Award reversed in injured worker’s fatal overdose with street drugs

comp ruling

The 5th U.S. Circuit Court of Appeals on Thursday reversed $575,668 in wrongful-death damages awarded to the family of a Louisiana welder who fatally overdosed months after a workplace accident.

The worker’s ingestion of “street” fentanyl mixed with xylazine constituted an unforeseeable, superseding cause breaking the chain of causation from his on-the-job injuries, the appeals court ruled.

As documented in Bommarito v. Belle Chasse Marine Transportation LLC, Bosit Bommarito III, a welder for Belle Chasse Land Transportation, was injured while helping construct walkways on a Mississippi River launch site. According to the record, Mr. Bommarito was acting as a rigger during a lift involving a crane mounted on a barge. The hooks used for the lift, designed in-house and attached to the barge’s crane rigging, lacked required safety latches.
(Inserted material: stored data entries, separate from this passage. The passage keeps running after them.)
==> src/rtl/fetch_unit.sv <==
// Instruction fetch stage: PC sequencing, one-entry skid buffer and IF/ID latch.
// Optional IFETCH_PERF_EN adds fetch_count/stall_count performance counters.
module fetch_unit #(
  parameter logic [31:0] PC_INIT = 32'h0000_0000
) (
  input  logic        CLK,
  input  logic        nRST,
  input  logic        pcen,
  input  logic        if_id_en,
  input  logic        if_id_flush,
  input  logic        redirect_valid,
  input  logic [31:0] redirect_pc,
  input  logic        halt,
  output logic        imemREN,
  output logic [31:0] imemaddr,
  input  logic        ihit,
  input  logic [31:0] imemload,
  output logic [31:0] id_instr,
  output logic [31:0] id_pc,
  output logic [31:0] id_npc,
  output logic        id_valid,
  output logic        fetch_halted
`ifdef IFETCH_PERF_EN
  ,
  output logic [31:0] fetch_count,
  output logic [31:0] stall_count
`endif
);

  localparam int unsigned XLEN = 32;
  localparam logic [XLEN-1:0] PC_STEP    = XLEN'(4);
  localparam logic [XLEN-1:0] ALIGN_MASK = ~XLEN'(3);

  typedef enum logic [1:0] {
    S_FETCH  = 2'd0,
    S_HOLD   = 2'd1,
    S_HALTED = 2'd2
  } state_t;

  typedef struct packed {
    logic [XLEN-1:0] instr;
    logic [XLEN-1:0] pc;
    logic [XLEN-1:0] npc;
    logic            valid;
  } ifid_t;

  localparam ifid_t IFID_BUBBLE = '0;

  state_t          r_state;
  state_t          w_state_nxt;
  logic [XLEN-1:0] r_pc;
  logic [XLEN-1:0] w_pc_nxt;
  logic [XLEN-1:0] r_skid;
  logic [XLEN-1:0] w_skid_nxt;
  ifid_t           r_ifid;
  ifid_t           w_ifid_nxt;
  logic            w_advance;
  logic [XLEN-1:0] w_pc_plus4;

  assign w_advance  = pcen && if_id_en;
  assign w_pc_plus4 = r_pc + PC_STEP;

  // State register
  always_ff @(posedge CLK or negedge nRST) begin
    if (!nRST) begin
      r_state <= S_FETCH;
      r_pc    <= PC_INIT;
      r_skid  <= '0;
      r_ifid  <= IFID_BUBBLE;
    end else begin
      r_state <= w_state_nxt;
      r_pc    <= w_pc_nxt;
      r_skid  <= w_skid_nxt;
      r_ifid  <= w_ifid_nxt;
    end
  end

  // Next-state: halt > redirect > flush > normal advance/stall
  always_comb begin
    w_state_nxt = r_state;
    w_pc_nxt    = r_pc;
    w_skid_nxt  = r_skid;
    w_ifid_nxt  = r_ifid;

    if (r_state == S_HALTED) begin
      if (if_id_flush) w_ifid_nxt = IFID_BUBBLE;
    end else if (halt) begin
      w_state_nxt = S_HALTED;
      w_skid_nxt  = '0;
      w_ifid_nxt  = IFID_BUBBLE;
    end else if (redirect_valid) begin
      w_state_nxt = S_FETCH;
      w_pc_nxt    = redirect_pc & ALIGN_MASK;
      w_skid_nxt  = '0;
      w_ifid_nxt  = IFID_BUBBLE;
    end else begin
      case (r_state)
        S_FETCH: begin
          if (ihit && w_advance) begin
            w_pc_nxt   = w_pc_plus4;
            w_ifid_nxt = '{instr: imemload, pc: r_pc, npc: w_pc_plus4, valid: 1'b1};
          end else if (ihit) begin
            // Word returned but downstream stalled: park it until released
            w_skid_nxt  = imemload;
            w_state_nxt = S_HOLD;
          end else if (if_id_en) begin
            w_ifid_nxt = IFID_BUBBLE;
          end
        end
        S_HOLD: begin
          if (w_advance) begin
            w_pc_nxt    = w_pc_plus4;
            w_skid_nxt  = '0;
            w_ifid_nxt  = '{instr: r_skid, pc: r_pc, npc: w_pc_plus4, valid: 1'b1};
            w_state_nxt = S_FETCH;
          end
        end
        default: begin
          w_state_nxt = r_state;
        end
      endcase
      if (if_id_flush) w_ifid_nxt = IFID_BUBBLE;
    end
  end

  // Outputs decoded from the state register
  always_comb begin
    imemREN      = 1'b0;
    fetch_halted = 1'b0;
    imemaddr     = r_pc;
    case (r_state)
      S_FETCH:  imemREN      = 1'b1;
      S_HALTED: fetch_halted = 1'b1;
      default:  imemREN      = 1'b0;
    endcase
  end

  assign id_instr = r_ifid.instr;
  assign id_pc    = r_ifid.pc;
  assign id_npc   = r_ifid.npc;
  assign id_valid = r_ifid.valid;

`ifdef IFETCH_PERF_EN
  logic [XLEN-1:0] r_fetch_count;
  logic [XLEN-1:0] r_stall_count;
  logic            w_load_valid;
  logic            w_stall_tick;

  // A valid word enters IF/ID only on an unpreempted advance
  assign w_load_valid = (r_state != S_HALTED) && !halt && !redirect_valid && !if_id_flush &&
                        w_advance && ((r_state == S_HOLD) || ihit);
  assign w_stall_tick = (r_state == S_HOLD) || ((r_state == S_FETCH) && !ihit);

  always_ff @(posedge CLK or negedge nRST) begin
    if (!nRST) begin
      r_fetch_count <= '0;
      r_stall_count <= '0;
    end else begin
      if (w_load_valid) r_fetch_count <= r_fetch_count + XLEN'(1);
      if (w_stall_tick) r_stall_count <= r_stall_count + XLEN'(1);
    end
  end

  assign fetch_count = r_fetch_count;
  assign stall_count = r_stall_count;
`endif

endmodule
When the load was lifted too high, one hook slipped loose and struck Mr. Bommarito in the face, causing him to fall up to 12 feet.


He suffered a fractured eye socket, a concussion and cervical disc injury requiring emergency surgery and he was later diagnosed with a torn labrum and additional orbital trauma that would require more procedures. Over four months he was prescribed various opioids, including oxycodone, fentanyl and tramadol. His mother, a nurse, testified that after his last prescription ran out, he was “still experiencing an unacceptable level of pain” while awaiting follow-up medical appointments.
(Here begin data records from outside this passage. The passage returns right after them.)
[src/rtl/regfile_pkg.sv]
// Shared types and helpers for the clearable register file.
// Optional write-first read bypass is selected with REGFILE_BYPASS_EN.
package regfile_pkg;

  typedef enum logic {
    RF_CLEAR = 1'b0,
    RF_READY = 1'b1
  } rf_state_e;

  function automatic int rf_clog2(input int value);
    int r;
    int v;
    r = 0;
    v = value - 1;
    while (v > 0) begin
      r++;
      v = v >> 1;
    end
    return r;
  endfunction

  // A single-entry file still needs a one-bit select.
  function automatic int rf_sel_width(input int depth);
    return (rf_clog2(depth) < 1) ? 1 : rf_clog2(depth);
  endfunction

endpackage

[src/rtl/regfile_rdport.sv]
// One combinational read port: range check, clear masking and optional write bypass.
// REGFILE_BYPASS_EN selects write-first behaviour; otherwise the port is read-first.
module regfile_rdport #(
  parameter int WIDTH = 6,
  parameter int DEPTH = 8,
  parameter int AW    = 3
) (
  input  logic             active,
  input  logic [AW-1:0]    sel,
  input  logic [WIDTH-1:0] mem [DEPTH],
  input  logic             byp_en,
  input  logic [AW-1:0]    byp_sel,
  input  logic [WIDTH-1:0] byp_data,
  output logic [WIDTH-1:0] data
);

  logic in_range;

  if (DEPTH == (1 << AW)) begin : g_full
    assign in_range = 1'b1;
  end else begin : g_part
    localparam logic [AW:0] DEPTH_V = (AW+1)'(DEPTH);
    assign in_range = ({1'b0, sel} < DEPTH_V);
  end

  always_comb begin
    data = '0;
    if (active && in_range) begin
`ifdef REGFILE_BYPASS_EN
      if (byp_en && (byp_sel == sel)) begin
        data = byp_data;
      end else begin
        data = mem[sel];
      end
`else
      data = mem[sel];
`endif
    end
  end

`ifndef REGFILE_BYPASS_EN
  logic unused_byp;
  assign unused_byp = ^{byp_en, byp_sel, byp_data};
`endif

endmodule

[src/rtl/regfile_clr.sv]
// Register file that self-clears by a one-entry-per-cycle sweep after reset or on request.
// REGFILE_BYPASS_EN (see regfile_rdport) makes reads of the entry being written return new data.
module regfile_clr
  import regfile_pkg::*;
#(
  parameter  int WIDTH = 6,
  parameter  int DEPTH = 8,
  parameter  int NRD   = 2,
  localparam int AW    = rf_sel_width(DEPTH)
) (
  input  logic               clk,
  input  logic               rst_n,
  input  logic               clr_req,
  input  logic [NRD*AW-1:0]  rd_sel,
  output logic [NRD*WIDTH-1:0] rd_data,
  input  logic [AW-1:0]      rw_sel,
  input  logic [WIDTH-1:0]   wd,
  input  logic               we,
  output logic               ready,
  output logic               wr_drop
);

  // cnt carries one spare bit so DEPTH=256 has an unambiguous last index.
  localparam logic [AW:0] CNT_LAST = (AW+1)'(DEPTH - 1);
  localparam logic [AW:0] CNT_ONE  = {{AW{1'b0}}, 1'b1};

  rf_state_e        state, state_nxt;
  logic [AW:0]      cnt, cnt_nxt;
  logic             wr_in_range;
  logic             wr_accept;
  logic             drop_now;
  logic             sweep;
  logic [WIDTH-1:0] mem [DEPTH];

  if (DEPTH == (1 << AW)) begin : g_wr_full
    assign wr_in_range = 1'b1;
  end else begin : g_wr_part
    localparam logic [AW:0] DEPTH_V = (AW+1)'(DEPTH);
    assign wr_in_range = ({1'b0, rw_sel} < DEPTH_V);
  end

  always_ff @(posedge clk or negedge rst_n) begin
    if (!rst_n) begin
      state   <= RF_CLEAR;
      cnt     <= '0;
      wr_drop <= 1'b0;
    end else begin
      state   <= state_nxt;
      cnt     <= cnt_nxt;
      wr_drop <= drop_now;
    end
  end

  // Clear requests arriving mid-sweep are ignored so the sweep always completes.
  always_comb begin
    state_nxt = state;
    cnt_nxt   = cnt;
    case (state)
      RF_CLEAR: begin
        if (cnt == CNT_LAST) begin
          state_nxt = RF_READY;
          cnt_nxt   = '0;
        end else begin
          cnt_nxt = cnt + CNT_ONE;
        end
      end
      RF_READY: begin
        if (clr_req) begin
          state_nxt = RF_CLEAR;
          cnt_nxt   = '0;
        end
      end
      default: begin
        state_nxt = RF_CLEAR;
        cnt_nxt   = '0;
      end
    endcase
  end

  always_comb begin
    ready     = (state == RF_READY);
    sweep     = (state == RF_CLEAR);
    wr_accept = ready && !clr_req && we && wr_in_range;
    drop_now  = we && !wr_accept;
  end

  // Storage has no reset; the sweep is the only thing that zeroes it.
  always_ff @(posedge clk) begin
    if (sweep) begin
      mem[cnt[AW-1:0]] <= '0;
    end else if (wr_accept) begin
      mem[rw_sel] <= wd;
    end
  end

  for (genvar k = 0; k < NRD; k++) begin : g_rd
    regfile_rdport #(
      .WIDTH (WIDTH),
      .DEPTH (DEPTH),
      .AW    (AW)
    ) u_rdport (
      .active   (ready),
      .sel      (rd_sel[k*AW +: AW]),
      .mem      (mem),
      .byp_en   (wr_accept),
      .byp_sel  (rw_sel),
      .byp_data (wd),
      .data     (rd_data[k*WIDTH +: WIDTH])
    );
  end

endmodule

[config.mk]
export PLATFORM = sky130hd
export DESIGN_NAME = regfile_clr
export DESIGN_NICKNAME = d
export VERILOG_FILES = /design/src/rtl/regfile_pkg.sv /design/src/rtl/regfile_rdport.sv /design/src/rtl/regfile_clr.sv
export SDC_FILE = /design/constraint.sdc
export NUM_CORES = 1
export LEC_CHECK = 0
export CORE_ASPECT_RATIO = 1.1
export CORE_UTILIZATION = 50
export CTS_BUF_LIST = sky130_fd_sc_hd__clkbuf_8
export DETAILED_ROUTE_END_ITERATION = 7
export PLACE_DENSITY = 0.74
export SLEW_MARGIN = 20
export SYNTH_ARGS = -nofsm -noshare
export SYNTH_HDL_FRONTEND = slang
export SYNTH_SLANG_ARGS = --single-unit
[constraint.sdc]
create_clock -name clk -period 2.42 [get_ports clk]
set_input_delay 0.363 -clock clk [delete_from_list [all_inputs] [get_ports clk]]
set_output_delay 0.363 -clock clk [all_outputs]
set_load 0.05 [all_outputs]
# --- After elaboration in Yosys (flattened, before gate mapping) ---
# Index checks and enable logic that the tools add are counted.
# W data, S select, Z words.
word_totals:
  regBits: 54
  input_bits: 19
  output_inout_bits: 14
  wordCells: 56
op_classes:
  n_addsub: 1
  n_lt_le_gt_ge: 6
  n_eq_ne: 3
  n_mux: 21
  n_bitwise: 7
  reduce_logical: 7
ops:
  columns: ["op", "count"]
  rows:
  - ["$mux W48", 2]
  - ["$and A48 B48 Y48", 1]
  - ["$bwmux W48", 1]
  - ["$mux W6", 8]
  - ["$not A48 Y48", 1]
  - ["$bmux W6 S3", 2]
  - ["$demux W6 S3", 2]
  - ["$ge A4 B4 Y1 const B", 4]
  - ["$not A3 Y4", 4]
  - ["$lt A4 B1 Y1 const B", 2]
  - ["$mux W4", 2]
  - ["$pmux W4 S2", 1]
  - ["$logic_and A1 B1 Y1", 5]
  - ["$add A4 B1 Y4 const B", 1]
  - ["$eq A4 B3 Y1 const B", 1]
  - ["$logic_not A1 Y1", 2]
  - ["$mux W1", 2]
  - ["$ne A2 B1 Y1 const B", 1]
  - ["$ne A2 B2 Y1 const B", 1]
  - ["$pmux W1 S2", 1]
  - ["$not A1 Y1", 1]

# --- Longest topological paths before layout ---
logic_depth:
  word_depth: 8
  mapped_depth: 5
  ltp_nobuf: 4

# --- Modules after synthesis ---
# From an unflattened synthesis, not the netlist that was laid out.
unflattened:
  cells_unflattened: 246
  hier_area_um2: 3299.4
modules_own_cells:
  columns: ["module", "instances", "cells_per_inst", "area_per_inst_um2", "seq_area_each_um2"]
  rows:
  - ["regfile_clr", 1, 190, 2513.7, 1591.5]
  - ["regfile_rdport", 2, 28, 392.9, 0.0]

# --- Worst setup path after synthesis ---
# OpenSTA, ideal clock, no wires.
synth_timing:
  kind: "register -> output"
  start: "reg state (netlist: ready)"
  end: "out rd_data[0]"
  arrival_ns: 1.916
  slack_ns: 0.141
  path_stages_with_launch: 5
  path_cell_list: "dfrtp_1 buf_2 inv_1 clkbuf_1 nor2_1"
synth_between:
  elab_chain_cells: 1
synth_rtl:
  columns: ["element", "line_no", "source"]
  rows:
  - ["start, declared", "regfile_clr.sv:27", "rf_state_e state, state_nxt;"]
  - ["start signal, assigned", "regfile_clr.sv:48", "state <= state_nxt;"]
  - ["$mux W6", "regfile_rdport.sv:28", "if (active && in_range) begin"]
  - ["end, declared", "regfile_clr.sv:15", "output logic [NRD*WIDTH-1:0] rd_data,"]
# No other way between the ends.

# --- Final worst setup path ---
layout_timing:
  start: "in rd_sel[2]"
  end: "out rd_data[5]"
layout_between:
  elab_chain_cells: 5
layout_rtl:
  columns: ["element", "line_no", "source"]
  rows:
  - ["start, declared", "regfile_clr.sv:14", "input logic [NRD*AW-1:0] rd_sel,"]
  - ["$not A3 Y4 (not written as such)", "regfile_rdport.sv:36", "data = mem[sel];"]
  - ["$bmux W6 S3", "regfile_rdport.sv:36", null]
  - ["$mux W6 (not written as such) (2 in series)", "regfile_rdport.sv:36", null]
  - ["$mux W6", "regfile_rdport.sv:28", null]
# No other way between the ends. The select of a mux whose other input is x is not followed.

==> results.md <==
* Most common cell in the netlist: edfxtp_1
* Post-Syn Area at 3300 sq um
* Min cycle time layout at 2.25 ns
* P_leak at 0.00161 uW
* Count of final hold-check violations at 0
* Async set-or-reset flop fraction in the synthesized netlist at 11.1%
* Clk_skew at 0.00761 ns
* Non-filler instance count after layout at 361
* Startpoint class of the critical path: primary input
* DRC at 0
* First-pass GRT wire length at 13,200 microns
* Chip height at 87.2 microns
* Worst R2R Setup Slack at 0.72 ns
* Status: complete, no violations
* Clock Power Share at 14.1%
* Combinational power share at 40.5%
* Top-area cell type share of the netlist area at 43.7%
* Syn nets at 262
* Core Region at 6270 sq um
* CTS H-tree depth at 2
* EDFF count, synth at 48
* Clock latency on the worst-skew pair at 0.31 ns
* Relative slew slack at 46.4%
* DR vias at 2,463
* Nets at 300
* Clock Pin Slew Worst Setup and Hold Paths at 0.10 ns
* Endpoints failing setup at 0
* GRT overflow at 0
* Critical path arrival at 1.88 ns
* Drt initial violations at 279
* Max cap viols at 0
* I/O Buffers at 32
* Critical-path maximum fanout at 2
* P_int at 2700 uW
* Worst Path Required at 2.06 ns
* R2R depth at 3
* Sink Count at 54
* Largest net degree at the start of global routing at 23
* N_diodes at 0
* Post-CTS Setup Bufs at 0
* Hold-fix buffers at CTS at 0
* Gpl congestion at 0.815
* Clk buf depth at 2
* Yosys cell types at 27
* Die Width at 79.4 microns
* DP Area at 3740 sq um
* Detailed Route WL at 8510 microns
* Final Cycle Share at 92.8%
* Final ANT Viol Nets at 0
* Seq pwr share at 45.5%
* CTS tree: built
* Fin util at 62.0%
* Dpl cells at 351
* Synth top cells by count: 48 x edfxtp_1, 43 x a22o_1, 24 x mux4_1, 15 x nor2_1
* # rows at 30
* Fin. max-slew vios at 0
* Hold/Removal Path Class: primary input to async pin
* Worst Slack Setup Final at 0.174 ns
* Area leader, netlist: edfxtp_1
* Starting Density at 52.6%
* Pre-CTS setup slack at -0.0166 ns
* Power Density at 1110 nW/um^2
* Synthesized instance count at 242
* #FFs+latches synth at 54
* Slew @ Worst Pin at 0.800 ns
* Top cells by area, synth: edfxtp_1 44%, mux4_1 19%, a22o_1 11%, dfrtp_1 4.6%, mux2i_1 3.6%
* RSZ-0062 raised after global routing: false
* Antenna violations before repair at 0
* Post-synthesis sequential area ratio at 48.3%
* Sw frac at 37.7%
* Share of cells above drive strength 1 at 19.2%
* Final instance area at 3890 sq um
* Fmax at 445 MHz
* CTS root buffer: clkbuf_8
* Setup CP Type: primary input to output pin
* Routed wire per std cell at 23.6 microns
* Area Overhead vs Synth at 17.9%
* First drt pass iteration count at 5
* RR Startpoint: ready
* Vias in the first global route at 2,364
* Most used DFF post-synth: edfxtp_1
* Cts bufs inserted at 5
* Drt via density at 6.82
* Ports at 33
* Detailed Place HPWL at 6070 microns
* Yosys warnings at 0
* RR Endpoint: mem[30]
* NetSw at 1630 uW
* All-Layer GR Usage at 25.7%
* Die ar. at 6920 sq um
* Post-Syn Area per Cell at 13.6 sq um
* CP Capture Type: output pin
* Maximum VDD drop at 841 uV
==> flip-flops by register name, indices dropped and copies added, names as in the netlist <==
register / cells
mem: 48
wr_drop: 1
cnt: 4
ready: 1
==> critical path, cell delays in order <==
cell             delay (ns)
clkdlybuf4s50_1        0.51
mux4_1                 0.58
mux2i_1                0.17
nor2_1                 0.08
buf_6                  0.18
==> layout by cell type, fill, tap and decap left out <==
master,count
a21oi_1,4
mux2i_1,12
dfrtp_1,6
nor3_1,2
nor3b_2,3
o41ai_1,1
o21a_1,1
bufinv_16,1
dlymetal6s2s_1,2
clkdlybuf4s50_1,17
and2_1,7
clkbuf_8,5
o31a_1,2
a31oi_1,4
ha_1,1
nand2b_1,2
clkbuf_16,2
buf_6,3
buf_4,28
a22o_1,43
mux4_2,9
and3b_1,2
nand3b_1,2
inv_1,9
clkinvlp_4,1
nand2_1,14
buf_12,2
o31ai_1,1
edfxtp_1,48
o21ai_0,14
nor2_1,15
mux4_1,15
nand3_1,2
o2bb2ai_1,1
==> stage by stage <==
step	power, uW	TNS (ns)	hold WS [ns]
4_1_cts	4270	0	0.304
3_3_place_gp	3580	0	0.491
2_1_floorplan	3050	0	0.0674
5_1_grt	4530	0	0.317
3_5_place_dp	3670	-0.0519	0.500
6_report	4330	0	0.291
==> per-layer routing <==
layer	GRT usage (%)	share of wire, %	up-vias
met5	0	0	-
met4	8.43	2.6	0
met3	3.35	7.6	16
met2	41.6	48	157
met1	36.0	41	1225
li1	-	-	1065
==> cell type report <==
cell class,instances,area [sq um]
clock buffer,5,68.8
clock inverter,3,41.3
fill,474,2380
inverter,8,30.0
multi-input combinational,157,1530
sequential,54,1590
tap,80,100
timing repair buffer,54,529
==> power by group through the flow <==
stage	Clock (uW)	Combinational [uW]	Sequential, uW
after floorplan	0	1280	1770
after global placement	0	1650	1940
after detailed placement	0	1710	1960
after CTS	604	1720	1950
after global routing	636	1890	2010
final	610	1750	1970
==> kinds of logic after synthesis <==
| group | share of synthesized area, % |
|---|---|
| adders and majority gates | 0.379 |
| muxes | 22.8 |
| AOI/OAI and AO/OA | 16.4 |
| buffers and inverters | 4.40 |
| and+or+nand+nor | 7.74 |
| DFF | 48.3 |
==> repair_timing <==
item	in CTS	in global routing
setup endpoints to repair	4	9
gates cloned	0	2
pin swaps	0	0
resized for setup	5	9
==> worst max path at each step <==
stage | from | end | slack, ns | cells after the start
after global routing | rd_sel[5] | rd_data[10] | 0.12 | 6
after global placement | rd_sel[1] | rd_data[1] | 0.001 | 6
final | rd_sel[2] | rd_data[5] | 0.17 | 5
after floorplan | ready | rd_data[0] | 0.14 | 4
after CTS | rd_sel[1] | rd_data[3] | 0.002 | 6
after detailed placement | rd_sel[1] | rd_data[2] | -0.02 | 6
Note: power is estimated with default switching activity, not from simulation.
The next day, she found Mr. Bommarito unresponsive. A pathologist determined he died from an overdose of illicit fentanyl mixed with xylazine, a veterinary tranquilizer not approved for human use. Testing showed more than six times the lethal level of fentanyl in his system.

The district court found Belle Chasse liable for vessel negligence under the Longshore and Harbor Workers’ Compensation Act, concluding that the defective hook was an appurtenance of the barge, which caused the injury, and that Mr. Bommarito’s subsequent death was a foreseeable result of his work-related pain and medical treatment.

The New Orleans-based 5th Circuit disagreed, in part. While upholding part of the lower court’s ruling, the panel held that the overdose severed the causal chain.

The court emphasized there was no evidence Mr. Bommarito had ever used illegal drugs before the ingestion and that the “street fentanyl-xylazine cocktail” represented an “independent, intervening act” not reasonably foreseeable by his employer. Although ruling that the workplace injury contributed to his pain, the court concluded that illegally obtained fentanyl was a superseding cause as a matter of law.

The ruling preserves liability findings for the underlying workplace accident but requires the district court to recalculate damages, excluding those tied to the fatal overdose.